Saturday, June 4, 2011

Review: Night of the Living Dummy by R. L. Stine

ISBN #: 0-590-46617-8
Page Count: 134
Copyright: 1993


Book Summary:
(Taken from back cover)

Lindy names the ventriloquist's dummy she finds Slappy.  Slappy is kind of ugly, but he's a lot of fun.  Lindy's having a great time learning to make Slappy move and talk.

But Kris is jealous of all the attention her sister is getting.  It's no fair.  Why does Lindy always have all the luck?

Kris decides to get a dummy of her own.  She'll show Kris.

Then weird things begin to happen.  Nasty things.  Evil things.  No way a dummy can be causing all the trouble.

Or is there?


Mandy's Review:

Cover

The cover design artist did a great job of making the dummy look menacing.

Plot/Main Characters

R. L. Stine is a master of taking ordinary situations and objects and making them creepy enough to frighten children/young adults.  I must say, though, that I can easily see how ventriloquist dummies can be freakish.  They tend to creep me out.

Lindy and Kris are twins who, like most siblings, make everything a competition.  So, when Lindy finds a ventriloquist dummy and becomes good at ventriloquism, Kris gets jealous and wants one of her own.  Her father finds one in a pawn shop and decides to surprise Kris with it.

Then the competitions start on who can get the better jobs with their ventriloquist act ... until, one day, Kris finds a piece of paper with strange words in her dummy's shirt pocket.  She reads the words aloud and that's when strange things begin to happen.

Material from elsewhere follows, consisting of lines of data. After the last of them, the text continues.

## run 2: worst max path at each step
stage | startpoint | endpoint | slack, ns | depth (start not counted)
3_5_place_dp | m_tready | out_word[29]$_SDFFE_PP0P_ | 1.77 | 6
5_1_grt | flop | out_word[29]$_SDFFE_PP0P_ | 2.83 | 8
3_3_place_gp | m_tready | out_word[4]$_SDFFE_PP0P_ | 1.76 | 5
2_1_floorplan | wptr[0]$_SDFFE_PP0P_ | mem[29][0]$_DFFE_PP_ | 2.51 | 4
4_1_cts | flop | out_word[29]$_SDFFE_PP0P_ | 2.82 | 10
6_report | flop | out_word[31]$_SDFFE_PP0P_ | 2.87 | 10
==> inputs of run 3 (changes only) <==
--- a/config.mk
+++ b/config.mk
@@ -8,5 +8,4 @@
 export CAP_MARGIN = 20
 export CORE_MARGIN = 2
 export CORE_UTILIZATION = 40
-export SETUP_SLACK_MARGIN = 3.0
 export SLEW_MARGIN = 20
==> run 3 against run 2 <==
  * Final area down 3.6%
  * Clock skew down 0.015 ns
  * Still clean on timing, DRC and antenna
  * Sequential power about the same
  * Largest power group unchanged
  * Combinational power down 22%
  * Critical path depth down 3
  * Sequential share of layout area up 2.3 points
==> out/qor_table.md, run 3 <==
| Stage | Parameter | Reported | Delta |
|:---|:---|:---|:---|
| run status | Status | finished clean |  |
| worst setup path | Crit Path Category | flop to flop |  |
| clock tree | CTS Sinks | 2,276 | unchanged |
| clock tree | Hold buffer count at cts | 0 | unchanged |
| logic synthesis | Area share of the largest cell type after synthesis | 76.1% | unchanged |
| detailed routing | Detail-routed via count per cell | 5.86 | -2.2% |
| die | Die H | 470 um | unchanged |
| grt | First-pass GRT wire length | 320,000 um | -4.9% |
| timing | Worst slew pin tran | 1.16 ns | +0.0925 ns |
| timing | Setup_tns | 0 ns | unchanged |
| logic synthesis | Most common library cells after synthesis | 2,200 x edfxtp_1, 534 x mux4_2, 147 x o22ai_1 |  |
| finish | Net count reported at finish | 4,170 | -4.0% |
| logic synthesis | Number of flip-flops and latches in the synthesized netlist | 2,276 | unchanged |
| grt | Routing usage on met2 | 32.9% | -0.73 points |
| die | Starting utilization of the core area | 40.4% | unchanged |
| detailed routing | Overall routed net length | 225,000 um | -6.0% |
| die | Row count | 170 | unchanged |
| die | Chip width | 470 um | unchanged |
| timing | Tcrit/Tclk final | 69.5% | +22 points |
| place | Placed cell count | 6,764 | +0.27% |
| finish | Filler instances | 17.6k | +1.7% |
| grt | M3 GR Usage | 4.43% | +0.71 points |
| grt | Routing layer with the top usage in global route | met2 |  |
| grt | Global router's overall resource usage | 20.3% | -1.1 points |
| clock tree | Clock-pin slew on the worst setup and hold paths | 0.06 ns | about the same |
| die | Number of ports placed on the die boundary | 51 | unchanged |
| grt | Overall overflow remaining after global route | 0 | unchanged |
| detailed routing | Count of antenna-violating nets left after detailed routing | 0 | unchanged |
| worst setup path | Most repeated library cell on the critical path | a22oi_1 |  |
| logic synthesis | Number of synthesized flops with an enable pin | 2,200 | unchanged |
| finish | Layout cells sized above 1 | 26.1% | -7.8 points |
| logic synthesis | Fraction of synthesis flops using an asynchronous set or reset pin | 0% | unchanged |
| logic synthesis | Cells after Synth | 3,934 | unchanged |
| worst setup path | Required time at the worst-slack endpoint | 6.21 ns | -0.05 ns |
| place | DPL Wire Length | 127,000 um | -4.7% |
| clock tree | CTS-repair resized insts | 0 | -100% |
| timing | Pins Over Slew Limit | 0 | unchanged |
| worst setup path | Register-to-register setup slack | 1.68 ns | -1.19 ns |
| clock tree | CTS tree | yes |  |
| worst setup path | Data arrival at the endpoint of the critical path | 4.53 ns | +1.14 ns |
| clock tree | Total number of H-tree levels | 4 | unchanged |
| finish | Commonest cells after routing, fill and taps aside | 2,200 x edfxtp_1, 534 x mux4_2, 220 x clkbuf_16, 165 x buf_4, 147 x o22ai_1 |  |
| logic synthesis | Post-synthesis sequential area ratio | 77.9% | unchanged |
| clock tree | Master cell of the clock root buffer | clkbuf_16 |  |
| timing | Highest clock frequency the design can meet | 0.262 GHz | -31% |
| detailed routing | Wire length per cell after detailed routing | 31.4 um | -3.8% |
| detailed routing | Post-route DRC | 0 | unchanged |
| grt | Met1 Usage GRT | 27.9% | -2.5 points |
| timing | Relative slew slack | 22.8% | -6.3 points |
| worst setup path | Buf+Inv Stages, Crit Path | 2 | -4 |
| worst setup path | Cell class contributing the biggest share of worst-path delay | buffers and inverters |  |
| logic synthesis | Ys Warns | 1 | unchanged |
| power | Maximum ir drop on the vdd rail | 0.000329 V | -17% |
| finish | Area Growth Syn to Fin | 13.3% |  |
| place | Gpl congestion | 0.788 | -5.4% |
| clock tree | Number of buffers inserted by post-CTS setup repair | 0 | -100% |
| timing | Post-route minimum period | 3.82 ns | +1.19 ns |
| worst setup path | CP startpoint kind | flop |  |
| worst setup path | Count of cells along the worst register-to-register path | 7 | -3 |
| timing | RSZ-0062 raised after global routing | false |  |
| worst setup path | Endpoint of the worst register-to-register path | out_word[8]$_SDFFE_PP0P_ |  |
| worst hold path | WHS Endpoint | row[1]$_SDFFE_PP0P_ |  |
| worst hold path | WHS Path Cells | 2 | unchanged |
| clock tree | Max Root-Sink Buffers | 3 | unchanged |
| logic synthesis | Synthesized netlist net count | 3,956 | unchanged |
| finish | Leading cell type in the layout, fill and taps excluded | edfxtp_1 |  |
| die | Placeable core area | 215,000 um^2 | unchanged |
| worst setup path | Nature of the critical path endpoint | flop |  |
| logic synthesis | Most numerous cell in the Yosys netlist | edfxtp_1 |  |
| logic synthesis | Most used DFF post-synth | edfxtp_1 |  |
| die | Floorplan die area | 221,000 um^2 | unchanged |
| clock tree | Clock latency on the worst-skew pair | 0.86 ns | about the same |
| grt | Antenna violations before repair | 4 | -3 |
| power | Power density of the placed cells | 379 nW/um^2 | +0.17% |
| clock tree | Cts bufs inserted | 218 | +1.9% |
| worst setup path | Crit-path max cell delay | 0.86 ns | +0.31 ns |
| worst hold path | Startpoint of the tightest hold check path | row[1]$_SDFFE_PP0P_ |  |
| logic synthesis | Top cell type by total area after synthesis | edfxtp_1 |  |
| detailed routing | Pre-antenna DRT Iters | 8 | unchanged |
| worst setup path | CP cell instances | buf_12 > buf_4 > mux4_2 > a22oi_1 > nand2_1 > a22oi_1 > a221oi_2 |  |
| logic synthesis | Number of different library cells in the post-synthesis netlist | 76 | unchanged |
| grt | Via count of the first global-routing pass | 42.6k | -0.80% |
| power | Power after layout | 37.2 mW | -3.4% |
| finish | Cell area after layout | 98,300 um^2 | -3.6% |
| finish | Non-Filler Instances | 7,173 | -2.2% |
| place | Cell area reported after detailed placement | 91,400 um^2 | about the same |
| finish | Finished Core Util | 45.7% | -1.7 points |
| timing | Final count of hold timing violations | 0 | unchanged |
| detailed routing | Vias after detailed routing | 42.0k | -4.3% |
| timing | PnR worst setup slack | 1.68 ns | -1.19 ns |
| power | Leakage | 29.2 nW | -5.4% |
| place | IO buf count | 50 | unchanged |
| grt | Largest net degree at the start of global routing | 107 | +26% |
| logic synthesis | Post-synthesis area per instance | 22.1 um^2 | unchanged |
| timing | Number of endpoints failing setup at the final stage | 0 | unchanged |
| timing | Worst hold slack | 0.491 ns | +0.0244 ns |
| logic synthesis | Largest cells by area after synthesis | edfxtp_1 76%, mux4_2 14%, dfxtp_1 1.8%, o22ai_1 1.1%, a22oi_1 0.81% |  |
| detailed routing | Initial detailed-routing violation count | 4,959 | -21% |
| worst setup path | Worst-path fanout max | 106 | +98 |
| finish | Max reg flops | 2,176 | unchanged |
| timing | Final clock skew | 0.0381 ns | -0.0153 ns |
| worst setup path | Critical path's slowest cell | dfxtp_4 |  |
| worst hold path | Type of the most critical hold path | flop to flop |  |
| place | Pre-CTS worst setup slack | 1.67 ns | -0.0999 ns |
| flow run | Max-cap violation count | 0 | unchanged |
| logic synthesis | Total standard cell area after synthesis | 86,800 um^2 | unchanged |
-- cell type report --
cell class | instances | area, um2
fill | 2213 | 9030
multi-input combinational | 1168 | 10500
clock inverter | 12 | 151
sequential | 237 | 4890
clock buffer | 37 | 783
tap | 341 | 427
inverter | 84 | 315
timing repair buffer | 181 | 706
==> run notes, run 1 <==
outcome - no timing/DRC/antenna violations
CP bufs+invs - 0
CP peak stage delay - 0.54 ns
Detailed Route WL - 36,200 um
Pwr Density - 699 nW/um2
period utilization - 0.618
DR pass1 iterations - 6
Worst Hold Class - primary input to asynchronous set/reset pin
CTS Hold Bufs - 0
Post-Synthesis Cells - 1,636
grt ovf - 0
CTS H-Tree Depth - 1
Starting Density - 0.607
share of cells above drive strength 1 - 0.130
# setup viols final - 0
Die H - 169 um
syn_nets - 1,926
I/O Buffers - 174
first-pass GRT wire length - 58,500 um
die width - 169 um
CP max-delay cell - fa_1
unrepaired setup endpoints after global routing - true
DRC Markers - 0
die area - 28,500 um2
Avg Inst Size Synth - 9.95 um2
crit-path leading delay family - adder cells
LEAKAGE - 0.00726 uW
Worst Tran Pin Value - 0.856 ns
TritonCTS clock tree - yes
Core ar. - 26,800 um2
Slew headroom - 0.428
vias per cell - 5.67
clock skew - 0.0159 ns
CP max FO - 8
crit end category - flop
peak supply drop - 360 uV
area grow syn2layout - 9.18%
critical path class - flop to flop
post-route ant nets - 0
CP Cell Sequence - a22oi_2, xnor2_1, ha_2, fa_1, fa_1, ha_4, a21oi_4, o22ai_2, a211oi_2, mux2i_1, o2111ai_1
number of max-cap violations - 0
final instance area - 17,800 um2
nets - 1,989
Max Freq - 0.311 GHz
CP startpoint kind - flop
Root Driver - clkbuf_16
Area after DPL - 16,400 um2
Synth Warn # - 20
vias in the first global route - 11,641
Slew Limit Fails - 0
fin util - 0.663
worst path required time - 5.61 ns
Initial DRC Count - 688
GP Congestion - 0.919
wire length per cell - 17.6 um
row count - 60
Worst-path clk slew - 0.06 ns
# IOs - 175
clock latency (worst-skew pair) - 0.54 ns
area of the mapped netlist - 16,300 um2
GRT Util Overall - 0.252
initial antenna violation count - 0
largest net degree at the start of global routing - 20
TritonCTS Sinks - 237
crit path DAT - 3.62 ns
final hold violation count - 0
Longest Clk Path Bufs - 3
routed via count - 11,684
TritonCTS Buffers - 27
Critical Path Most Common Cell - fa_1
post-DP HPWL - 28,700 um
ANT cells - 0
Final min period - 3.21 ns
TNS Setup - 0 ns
Context: an optimization exercise on an open-source flow, tuned for small area, a short achievable clock period and few clock cycles per item. The choices shown serve that exercise and are no tape-out recipe. The RTL was checked by simulation tests, not by an equivalence proof against the original design. Power and IR drop assume default switching activity.

P:
==> flow/design.v (excerpt) <==
module kmeans_top #(
    parameter int num_pixels = 100,
    parameter int iterations = 3
) (
    input  logic                clk,
    input  logic                reset,
    input  logic                start,
    output logic [16-1:0]   pixel_addr,
    input  logic signed [16-1:0] a_data,
    input  logic                cluster_id_rdata,
    input  logic                rgb_dark,
    output logic                cluster_id_we,
    output logic                cluster_id_wdata,
    output logic                lab_clear,
    output logic                done_kmeans,
    output logic                done_cluster
);
Size: roughly 1300 cells after synthesis, ~42 I/O pins.
export LEC_CHECK = 0
export ABC_AREA = 1
export CAP_MARGIN = 20
export CORE_MARGIN = 2
export CORE_UTILIZATION = 40
export CTS_BUF_LIST = sky130_fd_sc_hd__clkbuf_8
export PLACE_DENSITY = 0.7
export SETUP_SLACK_MARGIN = 3.4
export SLEW_MARGIN = 20
create_clock -name core_clock -period 5.5 [get_ports {clk}]
standard.sh (not shown) runs the stock make flow with config.mk's settings and CLKGATE_MAP_FILE= SYNTH_SCRIPT=/design/flow/synth_recipe.tcl, a recipe that flattens the netlist after the stock synthesis.
==> flow/flow/run.sh <==
#!/bin/bash
set -euo pipefail
bash standard.sh finish "BUFFER_PORTS_ARGS=-buffer_cell sky130_fd_sc_hd__buf_4" \
    > standard_flow.log 2>&1
Testbench counts of P, summed over its fixed seeds: cycles 30,824, jobs 48.
What Q does differently from P at the input level:
# P
export LEC_CHECK = 0
export ABC_AREA = 1
export CAP_MARGIN = 20
export CORE_MARGIN = 2
export CORE_UTILIZATION = 40
export CTS_BUF_LIST = sky130_fd_sc_hd__clkbuf_8
export PLACE_DENSITY = 0.7
export SETUP_SLACK_MARGIN = 3.4
export SLEW_MARGIN = 20
create_clock -name core_clock -period 5.5 [get_ports {clk}]
# Q
export LEC_CHECK = 0
export ABC_AREA = 1
export CAP_MARGIN = 20
export CORE_MARGIN = 2
export CORE_UTILIZATION = 35
export CTS_BUF_LIST = sky130_fd_sc_hd__clkbuf_8
export SETUP_SLACK_MARGIN = 3.4
export SLEW_MARGIN = 20
create_clock -name core_clock -period 5.5 [get_ports {clk}]
- | clock tree cell share of total cell area | higher: Q |
- Any difference in post-CTS clock slew at the launch and capture registers of the worst setup and hold paths between Q and P is small enough to ignore.
- Q ends up with a final cell count that is about 3% higher than in P.
- P → Q: worst-case clock skew held; total power has increased; worst slew slack as a fraction of its limit now sits lower.
- Tap cell instance count is higher on Q


kmeans_top, a different RTL version from the one above (not shown whole).
For scale: roughly 130 flip-flops, ~42 I/O pins, about 9900 sq um of cells after synthesis.
## kmeans_top
module kmeans_top #(
    parameter int num_pixels = 100,
    parameter int iterations = 3
) (
    input  logic                clk,
    input  logic                reset,
    input  logic                start,
    output logic [16-1:0]   pixel_addr,
    input  logic signed [16-1:0] a_data,
    input  logic                cluster_id_rdata,
    input  logic                rgb_dark,
    output logic                cluster_id_we,
    output logic                cluster_id_wdata,
    output logic                lab_clear,
    output logic                done_kmeans,
    output logic                done_cluster
);
    localparam int SW = 16;    
    localparam int AW = 7;               
    localparam int QW = 16;              
    localparam int RW = 7;               
    localparam int TW = RW + QW;         
    localparam logic [1:0] M_IDLE = 2'd0;
    localparam logic [1:0] M_RD   = 2'd1;    
    localparam logic [1:0] M_DV   = 2'd2;    
    localparam logic [1:0] M_IL   = 2'd3;    
    localparam logic [AW-1:0] LAST   = AW'(num_pixels - 1);
    localparam logic [AW-1:0] DV_JMP = AW'(128 - QW - 3);
    localparam logic [QW-1:0] C0U = QW'(0 + 32768);
  ...
clock: 5.5 ns
lec_check: 0
abc_area: 1
cap_margin: 20
core_margin: 2
core_utilization: 40
cts_buf_list: sky130_fd_sc_hd__clkbuf_8
place_density: 0.8
setup_slack_margin: 3.4
slew_margin: 20
Scripts as last shown in full above: flow/flow/run.sh
Testbench counts at the start, summed over its fixed seeds: cycles 30,728, jobs 48.
Change:
--- a/flow/config.mk
+++ b/flow/config.mk
@@ -11,5 +11,5 @@
 export CORE_UTILIZATION = 40
 export CTS_BUF_LIST = sky130_fd_sc_hd__clkbuf_8
-export PLACE_DENSITY = 0.8
 export SETUP_SLACK_MARGIN = 3.4
 export SLEW_MARGIN = 20
+export TNS_END_PERCENT = 0
- routed wire length went down by 0.34%
- critical path depth is unchanged
- sequential cell count stays the same
Change:
--- a/flow/config.mk
+++ b/flow/config.mk
@@ -11,5 +11,4 @@
 export CORE_UTILIZATION = 40
 export CTS_BUF_LIST = sky130_fd_sc_hd__clkbuf_8
-export SETUP_SLACK_MARGIN = 3.4
+export SETUP_SLACK_MARGIN = 3.3
 export SLEW_MARGIN = 20
-export TNS_END_PERCENT = 0
=> Power hardly moves; critical path depth does not change; die area is unchanged; global-route usage does not change; via count hardly moves; core utilization climbs by 0.10 points; final area hardly moves; sequential power barely changes; synthesized area is unchanged.
Change:
--- a/flow/config.mk
+++ b/flow/config.mk
@@ -11,4 +11,4 @@
 export CORE_UTILIZATION = 40
 export CTS_BUF_LIST = sky130_fd_sc_hd__clkbuf_8
-export SETUP_SLACK_MARGIN = 3.3
+export SETUP_SLACK_MARGIN = 3.2
 export SLEW_MARGIN = 20
What happened: Non-clock buffer count goes down by 6; setup slack is worse by 0.074 ns; die area does not change; first-iteration DRC count goes down by 4.5%; sequential share of layout area goes up by 0.14 points.
Change:
--- a/flow/config.mk
+++ b/flow/config.mk
@@ -10,5 +10,4 @@
 export CORE_MARGIN = 2
 export CORE_UTILIZATION = 40
-export CTS_BUF_LIST = sky130_fd_sc_hd__clkbuf_8
-export SETUP_SLACK_MARGIN = 3.2
+export SETUP_SLACK_MARGIN = 3.4
 export SLEW_MARGIN = 20
The changed run completed with no timing, DRC or antenna violations; global-route usage is higher by 0.14 points; core utilization is higher by 1.8 points; worst setup slack improves by 0.17 ns; hold slack degrades by 0.010 ns; routed wire length is higher by 1.5%; synthesized area does not change; design area is higher by about 4%; power is higher by about 12%.
Change:
--- a/flow/config.mk
+++ b/flow/config.mk
@@ -10,4 +10,5 @@
 export CORE_MARGIN = 2
 export CORE_UTILIZATION = 40
+export CTS_BUF_LIST = sky130_fd_sc_hd__clkbuf_8
 export SETUP_SLACK_MARGIN = 3.4
 export SLEW_MARGIN = 20
Result: The changed run completed with no timing, DRC or antenna violations. Worst setup slack gains 0.016 ns. Final area fell by 1.5%. Combinational power hardly moves. Power fell by about 9%. Via count is about the same. Wire length barely changes. Register-to-register slack loses 0.02 ns. Clock skew rose by 0.0059 ns. Hold slack gains 0.013 ns.

[static timing again, ports no longer ideal]
No port has a modelled driver above. Below, the same layouts with a new extraction and two added sets of constraints. Step 1 (the two cells are an assumption about what drives the block):
set clk [get_ports {clk}]
set_driving_cell -lib_cell sky130_fd_sc_hd__clkbuf_16 $clk
set_driving_cell -lib_cell sky130_fd_sc_hd__buf_2 [delete_from_list [all_inputs] $clk]
Step 2 moves the port delays by t, midway between the first and last clock arrival at a register: inputs arrive t later, outputs are due t later. That takes back most of the time a late clock gives input paths. Slacks: ideal / step 1 / step 2; pairs: ideal / step 1.
run	shift t [ns]	slack for setup (ns)	clock arrival spread, ns
P	0.497	3.433 / 3.392 / 3.146	0.016 / 0.016
Q	0.495	3.443 / 3.400 / 3.147	0.016 / 0.015
the first run of note 2	0.496	3.430 / 3.389 / 3.199	0.019 / 0.019
the second run of note 2	0.488	3.344 / 3.300 / 3.204	0.019 / 0.019
the third run of note 2	0.490	3.341 / 3.297 / 3.202	0.021 / 0.021
the fourth run of note 2	0.490	3.267 / 3.223 / 3.202	0.017 / 0.018
the fifth run of note 2	0.462	3.437 / 3.388 / 3.174	0.013 / 0.013
the sixth run of note 2	0.487	3.453 / 3.407 / 3.186	0.019 / 0.019
After both steps setup and hold are still met in every run listed. For Q, which loses most, drivers alone change the setup slack by -0.043 ns; drivers and shift together by -0.296 ns.
Context: an optimization exercise on an open-source flow, tuned for small area, a short achievable clock period and few clock cycles. The choices shown serve that exercise and are no tape-out recipe.

== the previous run ==
## wn_dot
module wn_dot #(
   parameter int unsigned NCH  = 16,
   parameter int unsigned DW   = 8,
   parameter int unsigned AW   = 4,
   parameter int unsigned ACCW = 2*DW+AW,
   parameter int unsigned OW   = DW
) (
   input  logic                     clk,
   input  logic                     xrst,
   input  logic                     start,
   input  logic [AW-1:0]            len,
   input  logic                     relu,
   output logic [AW-1:0]            x_raddr,
   input  logic signed [DW-1:0]     x_rdata,
   output logic [NCH*AW-1:0]        w_raddr,
   input  logic signed [NCH*DW-1:0] w_rdata,
   output logic [NCH*OW-1:0]        y,
   output logic                     busy,
   output logic                     finish
);
Size: roughly 5700 cells after synthesis, about 340 I/O pins, roughly 46000 µm² of cells after synthesis.
==> module wn_dot, before the edit <==
module wn_dot #(
   parameter int unsigned NCH  = 16,
   parameter int unsigned DW   = 8,
   parameter int unsigned AW   = 4,
   parameter int unsigned ACCW = 2*DW+AW,
   parameter int unsigned OW   = DW
) (
   input  logic                     clk,
   input  logic                     xrst,
   input  logic                     start,
   input  logic [AW-1:0]            len,
   input  logic                     relu,
   output logic [AW-1:0]            x_raddr,
   input  logic signed [DW-1:0]     x_rdata,
   output logic [NCH*AW-1:0]        w_raddr,
   input  logic signed [NCH*DW-1:0] w_rdata,
   output logic [NCH*OW-1:0]        y,
   output logic                     busy,
   output logic                     finish
);
   localparam logic [ACCW-1:0] K_TERM = 20'hfab00;
   localparam int unsigned NCOPY = 2;
   logic          r_busy;
   logic          r_run;       
   logic [AW-1:0] r_addr;
   logic [AW-1:0] r_len_m1;
   logic          r_relu;
   logic          r_first1;    
   logic          r_last1, r_last2;
   logic          r_finish;
   logic [AW-1:0] r_waddr;     
   logic [ACCW-1:0] w_pre;     
   logic w_accept, w_fetch, w_last;
   assign w_accept = start & ~r_busy;
   assign w_fetch  = w_accept | r_run;
   assign w_last   = w_accept ? (len == AW'(1)) : (r_run & (r_addr == r_len_m1));
   always_ff @(posedge clk or negedge xrst) begin
      if (!xrst) begin
         r_busy   <= 1'b0;
         r_run    <= 1'b0;
         r_addr   <= '0;
         r_len_m1 <= '0;
         r_relu   <= 1'b0;
         r_first1 <= 1'b0;
         r_last1  <= 1'b0;
         r_last2  <= 1'b0;
         r_finish <= 1'b0;
         r_waddr  <= '0;
      end else begin
         r_busy   <= w_accept | (r_busy & ~r_last2);
         r_run    <= w_fetch & ~w_last;
         r_addr   <= (w_fetch & ~w_last) ? r_addr + AW'(1) : '0;
         if (w_accept) begin
            r_len_m1 <= len - AW'(1);
            r_relu   <= relu;
         end
         r_first1 <= w_accept;
         r_last1  <= w_last;
         r_last2  <= r_last1;
         r_finish <= r_last2;
         r_waddr  <= r_addr;
      end
   end
   assign w_pre = ACCW'({r_len_m1 + AW'(1) == '0, AW'(r_len_m1 + AW'(1))}) * K_TERM;
   logic [3:0] w_one, w_two, w_neg;
   always_comb begin
      for (int k = 0; k < 4; k++) begin
         logic b2, b1, b0;
         b2 = x_rdata[2*k+1];
         b1 = x_rdata[2*k];
         b0 = (k == 0) ? 1'b0 : x_rdata[2*k-1];
         w_one[k] = b1 ^ b0;
         w_two[k] = (b2 & ~b1 & ~b0) | (~b2 & b1 & b0);
         w_neg[k] = b2;
      end
   end
   logic [3:0] r_one0, r_two0, r_neg0;
   always_ff @(posedge clk) begin
      r_one0 <= w_one;
      r_two0 <= w_two;
      r_neg0 <= w_neg;
   end
   logic [3:0] r_one1, r_two1, r_neg1;
   always_ff @(posedge clk) begin
      r_one1 <= ~w_one;
      r_two1 <= ~w_two;
      r_neg1 <= ~w_neg;
   end
   logic [DW-1:0]   w_wt   [NCH];    
   logic [ACCW-1:0] r_acc [NCH];    
   logic [ACCW-1:0] w_sum [NCH];
   logic [1:0]      r_cs  [NCH];    
   logic [1:0]      w_cs  [NCH];
   for (genvar c = 0; c < NCH; c++) begin : g_ch
      logic [ACCW-1:0] w_ain;
      logic [3:0]      w_c_one, w_c_two, w_c_neg;
      assign w_ain = r_acc[c];
      always_comb begin
         if (c / (NCH / NCOPY) == 0) begin
            w_c_one = r_one0;
            w_c_two = r_two0;
            w_c_neg = r_neg0;
         end
         else if (c / (NCH / NCOPY) == 1) begin
            w_c_one = ~r_one1;
            w_c_two = ~r_two1;
            w_c_neg = ~r_neg1;
         end
         else begin
            w_c_one = r_one0;
            w_c_two = r_two0;
            w_c_neg = r_neg0;
         end
      end
      assign w_wt[c] = w_rdata[c*DW +: DW];
      wn_dot_mac u_mac (.i_one(w_c_one), .i_two(w_c_two), .i_neg(w_c_neg), .i_w(w_wt[c]),
                        .i_acc(w_ain), .i_cs(r_cs[c]), .o_cs(w_cs[c]),
                        .o_sum(w_sum[c]));
      always_ff @(posedge clk) begin
         r_acc[c] <= r_first1 ? w_pre : w_sum[c];
         r_cs[c]  <= r_first1 ? '0 : w_cs[c];
      end
   end
   always_comb begin
      for (int c = 0; c < NCH; c++) begin
         logic [3:0] mid;
         logic [7:0] hi;
         logic       cs1, cs2, cmid, add1, add2, neg, top1, top0, in_range;
         logic       hi_m0, hi_m1;           
         mid  = r_acc[c][11:8];
         hi   = r_acc[c][19:12];
         cs1  = r_cs[c][0];
         cs2  = r_cs[c][1];
         cmid = cs1 & (mid == '1);
         add1 = cs2 | cmid;                  
         add2 = cs2 & cmid;                  
         hi_m0 = hi == '1;
         hi_m1 = hi == {{(7){1'b1}}, 1'b0};
         top1 = ((mid == '1) & ~cs1 | (mid == {{(3){1'b1}}, 1'b0}) & cs1)
                & (hi_m0 & ~cs2 | hi_m1 & cs2);
         top0 = (mid == '0) & ~cs1 & ((hi == '0) & ~cs2 | hi_m0 & cs2)
              | (mid == '1) & cs1 & (hi_m0 & ~cs2 | hi_m1 & cs2);
         neg  = hi[7] ^ (add1 & (hi[6:0] == '1) | add2 & (hi[6:0] == {{(6){1'b1}}, 1'b0}));
         in_range = (top1 & (r_acc[c][7:OW-1] == '1)) | (top0 & (r_acc[c][7:OW-1] == '0));
         y[c*OW +: OW] = {~(r_relu & neg) & (in_range ? r_acc[c][OW-1] : neg),
                          {(OW-1){~(r_relu & neg)}} & (in_range ? r_acc[c][OW-2:0] : {(OW-1){~neg}})};
      end
   end
   assign x_raddr = r_addr;
   assign w_raddr = {NCH{r_waddr}};
   assign busy    = r_busy;
   assign finish  = r_finish;
endmodule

Has her dummy come to life?  Is Lindy playing practical jokes on her?

Overall

I read this book because it is one on my Top 100 Banned/Challenged Books: 2000 - 2009 list (See link at right).  I enjoyed this one because it actually did cause me to get a slight case of the willies just thinking about a ventriloquist's dummy coming to life like the infamous doll Chucky.

2 comments:

  1. +JMJ+

    I remember this from my childhood! =) It is one of the creepier Goosebumps titles.

    Thinking about it now, I'd say that much of the creepiness comes from the fact that children do give personalities and "voices" to their favourite toys. In a normal situation, the child is the puppeteer and completely in control. But in Stine's story, it is the dummy that pulls the child's strings. The only thing which would have made the premise scarier is having the twins be the age when they still talk through their toys--but of course, R.L. Stine had to go with an older age group.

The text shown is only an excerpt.